Experts say that sensors should be placed in at least three elevations: at the work surface; at the midsection of the machine, such as the bridge on a bridge-style CMM, for example; and at the extreme position at the high spot of the vertical axis. The actual number of sensors needed on a machine depends on the required tolerance; as many as 18 to 20 sensors could be required. The sensors can be screwed or bolted to the part, and some companies use modeling clay to affix the sensors to the part because of its ease of use.
Controlling the part temperature may come through acclimation, where the part is allowed to soak to the required temperature, or it is air or liquid cooled. Allowing a part to soak up its new surroundings can be time consuming and cause production queues to build.
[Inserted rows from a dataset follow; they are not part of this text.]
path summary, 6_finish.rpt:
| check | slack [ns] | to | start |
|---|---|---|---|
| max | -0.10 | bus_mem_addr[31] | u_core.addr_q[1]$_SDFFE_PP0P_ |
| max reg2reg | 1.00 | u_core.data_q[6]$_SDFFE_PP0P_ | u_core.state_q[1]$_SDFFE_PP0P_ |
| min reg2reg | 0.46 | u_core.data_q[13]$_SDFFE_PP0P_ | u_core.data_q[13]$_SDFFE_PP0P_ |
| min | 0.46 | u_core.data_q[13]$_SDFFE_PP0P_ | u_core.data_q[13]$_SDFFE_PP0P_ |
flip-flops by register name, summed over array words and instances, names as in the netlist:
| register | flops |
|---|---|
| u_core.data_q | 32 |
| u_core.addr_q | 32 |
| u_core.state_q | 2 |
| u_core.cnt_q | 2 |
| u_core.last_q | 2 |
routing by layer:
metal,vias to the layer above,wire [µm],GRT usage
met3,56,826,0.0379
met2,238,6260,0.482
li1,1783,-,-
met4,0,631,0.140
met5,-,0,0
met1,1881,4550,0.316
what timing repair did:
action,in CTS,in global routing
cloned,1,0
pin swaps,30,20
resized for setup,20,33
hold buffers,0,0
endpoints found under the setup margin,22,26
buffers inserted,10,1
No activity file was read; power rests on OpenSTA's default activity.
### config.mk
export PLATFORM = sky130hd
export DESIGN_NAME = spi_seq_arbiter
export DESIGN_NICKNAME = d
export VERILOG_FILES = /design/src/rtl/spi_seq_arbiter.sv
export SDC_FILE = /design/constraint.sdc
export NUM_CORES = 1
export LEC_CHECK = 0
export CORE_MARGIN = 10
export CORE_UTILIZATION = 30
export CTS_BUF_LIST = sky130_fd_sc_hd__clkbuf_4 sky130_fd_sc_hd__clkbuf_8
export CTS_CLUSTER_DIAMETER = 30
export CTS_CLUSTER_SIZE = 24
export DETAILED_ROUTE_END_ITERATION = 8
export PLACE_DENSITY_LB_ADDON = 0.2
export SLEW_MARGIN = 25
export SYNTH_ARGS = -nofsm -noshare
export SYNTH_HDL_FRONTEND = slang
export SYNTH_SLANG_ARGS = --single-unit
export TNS_END_PERCENT = 20
### constraint.sdc
create_clock -name clk -period 6 [get_ports clk]
set_input_delay 0.6 -clock clk [delete_from_list [all_inputs] [get_ports clk]]
set_output_delay 0.6 -clock clk [all_outputs]
set_load 0.005 [all_outputs]
## src/rtl/pcomp_trigger.sv

```systemverilog
// Position-compare trigger: emits a pulse train at START, START+STEP, ... on the counter position,
// each pulse WIDTH position units wide, for either counting direction.
module pcomp_trigger #(
    parameter int unsigned DW = 32,
    parameter int unsigned CW = 32
) (
    input  logic          clk_i,
    input  logic          reset_n_i,
    input  logic          enable_i,
    input  logic [DW-1:0] posn_i,
    input  logic          DIR,
    input  logic [DW-1:0] START,
    input  logic [DW-1:0] STEP,
    input  logic [DW-1:0] WIDTH,
    input  logic [CW-1:0] PNUM,
    output logic          pulse_o,
    output logic          active_o,
    output logic          err_o,
    output logic [CW-1:0] count_o
);

    // Two guard bits keep point +/- STEP and point +/- WIDTH exact for range checks.
    localparam int unsigned EW = DW + 2;
    localparam logic signed [EW-1:0] PosMax = {3'b000, {(DW-1){1'b1}}};
    localparam logic signed [EW-1:0] PosMin = {3'b111, {(DW-1){1'b0}}};
    localparam logic [CW-1:0] CntOne = {{(CW-1){1'b0}}, 1'b1};

    localparam logic [2:0] StIdle     = 3'd0;
    localparam logic [2:0] StWaitPre  = 3'd1;
    localparam logic [2:0] StWaitRise = 3'd2;
    localparam logic [2:0] StWaitFall = 3'd3;
    localparam logic [2:0] StDone     = 3'd4;
    localparam logic [2:0] StError    = 3'd5;

    logic [2:0]           state_q, state_d;
    logic                 en_q;
    logic                 dir_q;
    logic [DW-1:0]        step_q, width_q;
    logic [CW-1:0]        pnum_q;
    logic signed [DW:0]   point_q, point_d;
    logic                 pulse_q, pulse_d;
    logic                 active_q, active_d;
    logic                 err_q, err_d;
    logic [CW-1:0]        count_q, count_d;
    logic                 cfg_latch;

    logic signed [EW-1:0] posn_x, point_x, next_pt, edge_pt;
    logic                 en_rise, cfg_bad, next_oor, pre_side;

    function automatic logic reached(input logic dir, input logic signed [EW-1:0] posn,
                                     input logic signed [EW-1:0] x);
        return dir ? (posn <= x) : (posn >= x);
    endfunction

    always_comb begin
        posn_x   = {{2{posn_i[DW-1]}}, posn_i};
        point_x  = {point_q[DW], point_q};
        next_pt  = dir_q ? point_x - {2'b00, step_q}  : point_x + {2'b00, step_q};
        edge_pt  = dir_q ? point_x - {2'b00, width_q} : point_x + {2'b00, width_q};
        next_oor = (next_pt > PosMax) || (next_pt < PosMin);
        pre_side = dir_q ? (posn_x > point_x) : (posn_x < point_x);
        en_rise  = enable_i & ~en_q;
        cfg_bad  = (STEP == '0) || (WIDTH == '0) || (WIDTH >= STEP);
    end

    always_comb begin
        state_d   = state_q;
        pulse_d   = pulse_q;
        active_d  = active_q;
        err_d     = err_q;
        count_d   = count_q;
        point_d   = point_q;
        cfg_latch = 1'b0;
        unique case (state_q)
            StIdle: begin
                pulse_d  = 1'b0;
                active_d = 1'b0;
                if (en_rise) begin
                    cfg_latch = 1'b1;
                    point_d   = {START[DW-1], START};
                    if (cfg_bad) begin
                        state_d = StError;
                        err_d   = 1'b1;
                    end else begin
                        state_d  = StWaitPre;
                        active_d = 1'b1;
                        count_d  = '0;
                        err_d    = 1'b0;
                    end
                end
            end
            StWaitPre, StWaitRise, StWaitFall: begin
                if (!enable_i) begin
                    state_d  = StIdle;
                    pulse_d  = 1'b0;
                    active_d = 1'b0;
                end else if (state_q == StWaitPre) begin
                    if (pre_side) state_d = StWaitRise;
                end else if (state_q == StWaitRise) begin
                    if (reached(dir_q, posn_x, point_x)) begin
                        pulse_d = 1'b1;
                        count_d = count_q + CntOne;
                        state_d = StWaitFall;
                    end
                end else if (reached(dir_q, posn_x, edge_pt)) begin
                    pulse_d = 1'b0;
                    // Edge and the following point seen together: that point was skipped.
                    if (!next_oor && reached(dir_q, posn_x, next_pt)) begin
                        err_d    = 1'b1;
                        active_d = 1'b0;
                        state_d  = StError;
                    end else begin
                        point_d = next_pt[DW:0];
                        if ((pnum_q != '0 && count_q == pnum_q) || next_oor) begin
                            active_d = 1'b0;
                            state_d  = StDone;
                        end else begin
                            state_d = StWaitRise;
                        end
                    end
                end
            end
            StDone, StError: begin
                pulse_d  = 1'b0;
                active_d = 1'b0;
                if (!enable_i) state_d = StIdle;
            end
            default: state_d = StIdle;
        endcase
    end

    always_ff @(posedge clk_i or negedge reset_n_i) begin
        if (!reset_n_i) begin
            state_q  <= StIdle;
            en_q     <= 1'b0;
            pulse_q  <= 1'b0;
            active_q <= 1'b0;
            err_q    <= 1'b0;
            count_q  <= '0;
            point_q  <= '0;
        end else begin
            state_q  <= state_d;
            en_q     <= enable_i;
            pulse_q  <= pulse_d;
            active_q <= active_d;
            err_q    <= err_d;
            count_q  <= count_d;
            point_q  <= point_d;
        end
    end

    always_ff @(posedge clk_i or negedge reset_n_i) begin
        if (!reset_n_i) begin
            dir_q   <= 1'b0;
            step_q  <= '0;
            width_q <= '0;
            pnum_q  <= '0;
        end else if (cfg_latch) begin
            dir_q   <= DIR;
            step_q  <= STEP;
            width_q <= WIDTH;
            pnum_q  <= PNUM;
        end
    end

    assign pulse_o  = pulse_q;
    assign active_o = active_q;
    assign err_o    = err_q;
    assign count_o  = count_q;

endmodule

```
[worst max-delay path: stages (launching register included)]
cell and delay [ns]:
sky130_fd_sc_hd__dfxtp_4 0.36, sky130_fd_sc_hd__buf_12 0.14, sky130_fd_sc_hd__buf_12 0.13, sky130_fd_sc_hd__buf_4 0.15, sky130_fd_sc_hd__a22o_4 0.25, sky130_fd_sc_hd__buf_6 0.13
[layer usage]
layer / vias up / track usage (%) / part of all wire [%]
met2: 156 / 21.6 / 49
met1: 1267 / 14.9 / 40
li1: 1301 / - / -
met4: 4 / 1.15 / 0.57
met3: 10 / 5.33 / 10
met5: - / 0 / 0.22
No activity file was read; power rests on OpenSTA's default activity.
## config.mk

```make
export PLATFORM = sky130hd
export DESIGN_NAME = module_display_scan
export DESIGN_NICKNAME = d
export VERILOG_FILES = /design/src/rtl/module_display_scan_pkg.sv /design/src/rtl/module_display_scan_prescaler.sv /design/src/rtl/module_display_scan.sv
export SDC_FILE = /design/constraint.sdc
export NUM_CORES = 1
export LEC_CHECK = 0
export BUFFER_PORTS_ARGS = -buffer_cell sky130_fd_sc_hd__buf_4
export CAP_MARGIN = 20
export CELL_PAD_IN_SITES_DETAIL_PLACEMENT = 0
export CELL_PAD_IN_SITES_GLOBAL_PLACEMENT = 1
export CORE_MARGIN = 2
export CORE_UTILIZATION = 30
export CTS_BUF_LIST = sky130_fd_sc_hd__clkbuf_8
export DETAILED_ROUTE_END_ITERATION = 7
export GPL_ROUTABILITY_DRIVEN = 0
export PLACE_DENSITY_LB_ADDON = 0.1
export SLEW_MARGIN = 20
export SYNTH_ARGS = -nofsm -noshare
export SYNTH_HDL_FRONTEND = slang
export SYNTH_SLANG_ARGS = --single-unit
```

## constraint.sdc

```tcl
create_clock -name clk -period 3.5 [get_ports clk]
set_input_delay 1.05 -clock clk [delete_from_list [all_inputs] [get_ports clk]]
set_output_delay 1.05 -clock clk [all_outputs]
set_load 0.01 [all_outputs]
```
Sometimes as little as 15 to 30 minutes of soak time is enough for the part to acclimate itself to new temperatures. The rule of thumb is that low-mass, or thin-walled parts, will cool or heat up quickly, while high-mass, denser parts will change temperature more slowly.
Another option is to enclose the CMM in a cabinet. In addition to keeping temperatures more stable, this approach also protects the CMM from airborne contaminates, although parts still may need to acclimate to the temperature inside the cabinet.
The Powertrain Systems Div. of Federal Mogul (McConnelsville, OH) manufactures large bearings for the locomotive industry. The company uses an enclosed CMM in a manufacturing cell. But because the shop floor has airborne contaminants, Federal Mogul needs to take special precautions; even a slight piece of dirt that lands on a part could cause the machine to measure the part as out of tolerance. To alleviate this concern, a parts washer was integrated with the CMM system. An operator manually loads and unloads parts, and ensures that parts are put on the machine clean.
Another company that went with a self-enclosed CMM is SouthTech Inc. (Tappahannock, VA), an office equipment parts manufacturer. The company, which performs metal stamping, high-volume subassembly and automated plastic injection molding in a single plant, purchased an enclosed CMM. The CMM checks 75% to 85% of the measurements on each part produced, depending on the part's features. Thanks to the CMM enclosure, the company says it was able to avoid having to construct an environmentally-controlled area, which would have been expensive.
"We use the CMM to quantify all our tools," says David O'Connell, QA specialist at SouthTech. "We check a part's hole locations, overall lengths and widths, parallelism and perpendicularity."